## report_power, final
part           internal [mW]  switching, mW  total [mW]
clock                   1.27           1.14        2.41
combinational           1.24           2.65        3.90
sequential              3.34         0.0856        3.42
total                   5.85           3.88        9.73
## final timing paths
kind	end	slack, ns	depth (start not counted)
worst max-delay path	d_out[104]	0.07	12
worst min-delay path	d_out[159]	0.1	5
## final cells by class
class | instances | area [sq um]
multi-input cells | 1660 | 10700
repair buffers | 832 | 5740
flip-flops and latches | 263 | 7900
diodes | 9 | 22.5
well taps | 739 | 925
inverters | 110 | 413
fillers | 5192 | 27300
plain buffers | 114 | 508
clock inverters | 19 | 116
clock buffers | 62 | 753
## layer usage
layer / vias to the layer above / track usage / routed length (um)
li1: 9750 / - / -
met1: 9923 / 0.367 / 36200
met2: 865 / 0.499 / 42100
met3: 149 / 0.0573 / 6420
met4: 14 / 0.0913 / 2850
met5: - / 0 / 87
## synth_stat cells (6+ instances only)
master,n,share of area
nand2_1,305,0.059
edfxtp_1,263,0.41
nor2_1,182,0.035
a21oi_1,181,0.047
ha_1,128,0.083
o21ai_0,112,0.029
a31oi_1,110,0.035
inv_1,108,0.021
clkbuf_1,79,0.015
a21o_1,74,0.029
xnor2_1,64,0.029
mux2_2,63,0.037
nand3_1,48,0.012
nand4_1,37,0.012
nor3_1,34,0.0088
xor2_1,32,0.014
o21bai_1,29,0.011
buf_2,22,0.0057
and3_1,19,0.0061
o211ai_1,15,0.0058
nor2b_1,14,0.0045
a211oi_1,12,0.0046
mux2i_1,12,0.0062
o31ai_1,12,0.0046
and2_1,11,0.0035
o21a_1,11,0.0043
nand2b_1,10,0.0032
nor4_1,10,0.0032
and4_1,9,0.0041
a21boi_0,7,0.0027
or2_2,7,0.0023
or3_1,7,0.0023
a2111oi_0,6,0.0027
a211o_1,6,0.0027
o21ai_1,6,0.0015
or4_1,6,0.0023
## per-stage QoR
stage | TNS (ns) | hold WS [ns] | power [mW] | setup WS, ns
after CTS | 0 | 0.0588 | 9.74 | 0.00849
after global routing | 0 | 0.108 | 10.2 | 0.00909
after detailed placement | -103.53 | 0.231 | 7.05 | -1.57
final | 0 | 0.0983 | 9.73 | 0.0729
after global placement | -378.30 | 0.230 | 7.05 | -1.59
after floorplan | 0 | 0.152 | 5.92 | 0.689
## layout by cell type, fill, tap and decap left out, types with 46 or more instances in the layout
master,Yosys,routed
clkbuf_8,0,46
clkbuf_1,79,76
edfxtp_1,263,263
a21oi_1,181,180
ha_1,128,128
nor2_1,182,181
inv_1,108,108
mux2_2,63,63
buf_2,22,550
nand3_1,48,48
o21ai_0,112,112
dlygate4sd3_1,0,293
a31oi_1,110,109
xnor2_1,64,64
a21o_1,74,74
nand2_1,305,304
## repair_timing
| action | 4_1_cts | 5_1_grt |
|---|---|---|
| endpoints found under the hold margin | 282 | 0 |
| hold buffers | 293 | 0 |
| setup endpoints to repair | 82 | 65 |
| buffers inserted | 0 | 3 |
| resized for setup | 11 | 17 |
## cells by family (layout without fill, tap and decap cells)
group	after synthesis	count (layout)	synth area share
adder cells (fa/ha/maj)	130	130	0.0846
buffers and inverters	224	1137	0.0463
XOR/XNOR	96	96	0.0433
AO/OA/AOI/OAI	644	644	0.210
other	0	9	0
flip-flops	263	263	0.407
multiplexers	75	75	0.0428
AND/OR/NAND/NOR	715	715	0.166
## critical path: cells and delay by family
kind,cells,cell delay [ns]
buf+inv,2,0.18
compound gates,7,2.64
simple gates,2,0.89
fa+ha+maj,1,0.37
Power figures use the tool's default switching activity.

═══

Please return the lines above that run from the line containing "margin | 282 | 0 |" to the line containing "buf+inv,2,0.18", inclusive, exactly and with no other lines.

| endpoints found under the hold margin | 282 | 0 |
| hold buffers | 293 | 0 |
| setup endpoints to repair | 82 | 65 |
| buffers inserted | 0 | 3 |
| resized for setup | 11 | 17 |
## cells by family (layout without fill, tap and decap cells)
group	after synthesis	count (layout)	synth area share
adder cells (fa/ha/maj)	130	130	0.0846
buffers and inverters	224	1137	0.0463
XOR/XNOR	96	96	0.0433
AO/OA/AOI/OAI	644	644	0.210
other	0	9	0
flip-flops	263	263	0.407
multiplexers	75	75	0.0428
AND/OR/NAND/NOR	715	715	0.166
## critical path: cells and delay by family
kind,cells,cell delay [ns]
buf+inv,2,0.18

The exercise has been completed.